А погода, как назло, стояла великолепная. Ужасающе великолепная. И когда через неделю после «чествования» Мария с загадочным видом на два дня куда-то уехала, Герэ почувствовал облегчение: мысль о том, чтобы оказаться снова в Лилле в такую жару, да еще в этой квартире, которую он теперь возненавидел, повергала его в содрогание. Всю субботу и воскресенье он загорал, расположившись перед дверью на соломенном стуле. Он сидел в одной майке и время от времени, отрываясь от газеты «Экип» или одной из книг по Сенегалу, которые купил еще до катастрофы, принимался высвистывать неведомо куда запропастившуюся собаку. Окрестные жители, сдавалось, все до одного уехали на море, в этой грязной дыре остался только он один – сидел, как дурак, на стуле, позволяя солнцу изукрашивать тело неказистыми узорами и высвистывая неоткликавшуюся собаку. Герэ с наслаждением погружался в свое несчастье, смаковал его.

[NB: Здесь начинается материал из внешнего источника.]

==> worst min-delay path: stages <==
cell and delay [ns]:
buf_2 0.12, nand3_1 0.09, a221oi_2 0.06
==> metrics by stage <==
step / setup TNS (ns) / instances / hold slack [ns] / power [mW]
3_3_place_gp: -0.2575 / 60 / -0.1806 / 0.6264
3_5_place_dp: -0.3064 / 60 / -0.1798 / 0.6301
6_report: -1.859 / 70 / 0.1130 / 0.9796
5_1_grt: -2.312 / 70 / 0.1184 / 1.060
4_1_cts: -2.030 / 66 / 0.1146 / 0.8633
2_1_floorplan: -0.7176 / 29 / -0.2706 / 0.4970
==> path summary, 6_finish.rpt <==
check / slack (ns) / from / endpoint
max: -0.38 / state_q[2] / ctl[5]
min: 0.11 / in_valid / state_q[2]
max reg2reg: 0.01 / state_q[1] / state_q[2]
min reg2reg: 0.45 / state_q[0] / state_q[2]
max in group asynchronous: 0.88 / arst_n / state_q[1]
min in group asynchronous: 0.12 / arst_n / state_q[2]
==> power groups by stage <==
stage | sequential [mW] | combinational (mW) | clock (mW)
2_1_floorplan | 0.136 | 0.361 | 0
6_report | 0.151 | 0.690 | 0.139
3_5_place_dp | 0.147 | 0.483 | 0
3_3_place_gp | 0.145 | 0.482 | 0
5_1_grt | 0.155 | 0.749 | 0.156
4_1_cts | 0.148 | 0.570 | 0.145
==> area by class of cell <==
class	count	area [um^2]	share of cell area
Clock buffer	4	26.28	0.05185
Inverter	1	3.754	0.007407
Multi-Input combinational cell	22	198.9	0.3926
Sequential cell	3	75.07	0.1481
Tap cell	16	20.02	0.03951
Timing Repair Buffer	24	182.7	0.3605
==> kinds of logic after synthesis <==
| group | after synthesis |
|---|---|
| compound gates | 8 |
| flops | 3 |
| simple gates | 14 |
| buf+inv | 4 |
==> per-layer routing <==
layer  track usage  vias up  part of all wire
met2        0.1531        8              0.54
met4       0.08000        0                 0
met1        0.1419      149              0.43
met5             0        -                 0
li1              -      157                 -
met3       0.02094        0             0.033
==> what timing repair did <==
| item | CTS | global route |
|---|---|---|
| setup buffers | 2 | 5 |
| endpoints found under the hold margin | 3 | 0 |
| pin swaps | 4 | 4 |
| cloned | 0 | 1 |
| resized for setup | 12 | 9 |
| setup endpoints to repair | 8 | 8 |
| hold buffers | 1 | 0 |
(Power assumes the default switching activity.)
===== src/flat_wrapper.sv =====
// flat-port wrapper written by rule: the top's interface ports become plain ports
module ordered_list_insert_delete_search_flat import olist_pkg::*;
  (clk, rst, req_valid, req_func, req_value, req_position, req_first, req_ready, rsp_valid, rsp_status, rsp_element, rsp_found_at, rsp_length, rsp_last, rsp_ready);
  olist_req_if req_i ();
  olist_rsp_if rsp_i ();
  input  logic clk;
  input  logic rst;
  input wire logic [$bits(req_i.valid)-1:0] req_valid;
  input wire logic [$bits(req_i.func)-1:0] req_func;
  input wire logic [$bits(req_i.value)-1:0] req_value;
  input wire logic [$bits(req_i.position)-1:0] req_position;
  input wire logic [$bits(req_i.first)-1:0] req_first;
  output wire logic [$bits(req_i.ready)-1:0] req_ready;
  output wire logic [$bits(rsp_i.valid)-1:0] rsp_valid;
  output wire logic [$bits(rsp_i.status)-1:0] rsp_status;
  output wire logic [$bits(rsp_i.element)-1:0] rsp_element;
  output wire logic [$bits(rsp_i.found_at)-1:0] rsp_found_at;
  output wire logic [$bits(rsp_i.length)-1:0] rsp_length;
  output wire logic [$bits(rsp_i.last)-1:0] rsp_last;
  input wire logic [$bits(rsp_i.ready)-1:0] rsp_ready;
  assign req_i.valid = req_valid;
  assign req_i.func = req_func;
  assign req_i.value = req_value;
  assign req_i.position = req_position;
  assign req_i.first = req_first;
  assign req_ready = req_i.ready;
  assign rsp_valid = rsp_i.valid;
  assign rsp_status = rsp_i.status;
  assign rsp_element = rsp_i.element;
  assign rsp_found_at = rsp_i.found_at;
  assign rsp_length = rsp_i.length;
  assign rsp_last = rsp_i.last;
  assign rsp_i.ready = rsp_ready;
  ordered_list_insert_delete_search u_core (.clk(clk), .rst(rst), .req(req_i), .rsp(rsp_i));
endmodule

===== config.mk =====
export PLATFORM = sky130hd
export DESIGN_NAME = ordered_list_insert_delete_search_flat
export DESIGN_NICKNAME = d
export VERILOG_FILES = /design/src/rtl/core/olist_pkg.sv /design/src/rtl/core/olist_if.sv /design/src/rtl/core/ordered_list_insert_delete_search.sv /design/src/flat_wrapper.sv
export SDC_FILE = /design/constraint.sdc
export NUM_CORES = 2
export LEC_CHECK = 0
export ABC_AREA = 0
export BUFFER_PORTS_ARGS = -buffer_cell sky130_fd_sc_hd__buf_2
export CAP_MARGIN = 20
export CORE_MARGIN = 10
export CORE_UTILIZATION = 57
export CTS_CLUSTER_SIZE = 25
export DETAILED_ROUTE_END_ITERATION = 6
export PLACE_DENSITY = 0.76
export SLEW_MARGIN = 25
export SYNTH_ARGS = -nofsm -noshare
export SYNTH_HDL_FRONTEND = slang
export SYNTH_SLANG_ARGS = --single-unit

===== constraint.sdc =====
create_clock -name clk -period 4.5 [get_ports clk]
set_input_delay 0.9 -clock clk [delete_from_list [all_inputs] [get_ports clk]]
set_output_delay 0.9 -clock clk [all_outputs]
set_load 0.03 [all_outputs]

В воскресенье к вечеру, однако, ему стало совсем скверно. Часов с восьми он начал поджидать Марию. Он смотрел телевизор, выключал его, включал снова, то и дело прислушиваясь к звукам на дороге. В час ночи, когда программы передач кончились, он испугался, что она рассердится, найдя его внизу, и поднялся к себе и лег, не закрывая ставен. До рассвета он пролежал с открытыми глазами. А на рассвете она подъехала на машине в сопровождении какого-то типа со странным акцентом. Герэ не стал подходить к окну, чтоб она его не заметила и не обнаружила наблюдения, даже не наблюдения, а – как он стыдливо себе признался – ревности.

С утра Герэ, петляя, ехал на своем драндулете и вдруг увидел собаку: она весело бежала ему навстречу с обрывком веревки на ошейнике. Герэ хотел остановиться и поприветствовать старого друга, но наткнулся на камень и отлетел в сторону. Очнувшись, увидел, что лежит в пыли, рукав зажат погнутым колесом, а глупый пес прыгает вокруг. Он обругал собаку и пошел дальше пешком, бросив мотоцикл. Кому он понадобится в таком состоянии! Подумать только – лишился единственной игрушки!..


Собака поприветствовала Марию, затем бросилась к миске и, найдя ее пустой, пристально на Марию уставилась, пока та не поняла, что от нее требуется. Собака любила Марию за уравновешенность и строгость. Сейчас как раз Мария ей выговаривала: «Ну, бродяга, сколько же ты жрешь… Где ты был эти дни? Сторожил ли великого счетовода или шлялся, как я, а?»

Собака виляла хвостом и слушала ее очень внимательно, потому что знала, что эта речь будет, вероятно, последней за день: она помнила своей собачьей памятью, что Мария разговаривала с ней только раз в сутки. И действительно, четыре часа спустя Мария и думать забыла о собаке, но тут в дверь постучал Фереоль.

Фереоль, а по имени Доминик, был одним из последних остававшихся в здешнем краю фермеров. По его испитому, сухому, изборожденному горькими морщинами лицу невозможно было определить, пятьдесят ему или семьдесят. Мария посмотрела на него презрительно и враждебно. Она помнила, что десять лет назад, только приехав из Марселя, она провела с ним ночь за несколько франков, в которых очень нуждалась. И уж на что она всякого в жизни навидалась, а о Фереоле сохранила самое тяжкое впечатление. «Тяжкое – не то слово», – подумала она, глядя на его улыбку и недобрые масленые глазки.

– Что тебе надо? – спросила она холодно, и ее уравновешенный тон на минуту остудил пыл Фереоля.

Он думал напугать ее, но, коль скоро не вышло, собрался было уходить и тут вспомнил своим затуманенным умом, зачем, собственно, пришел.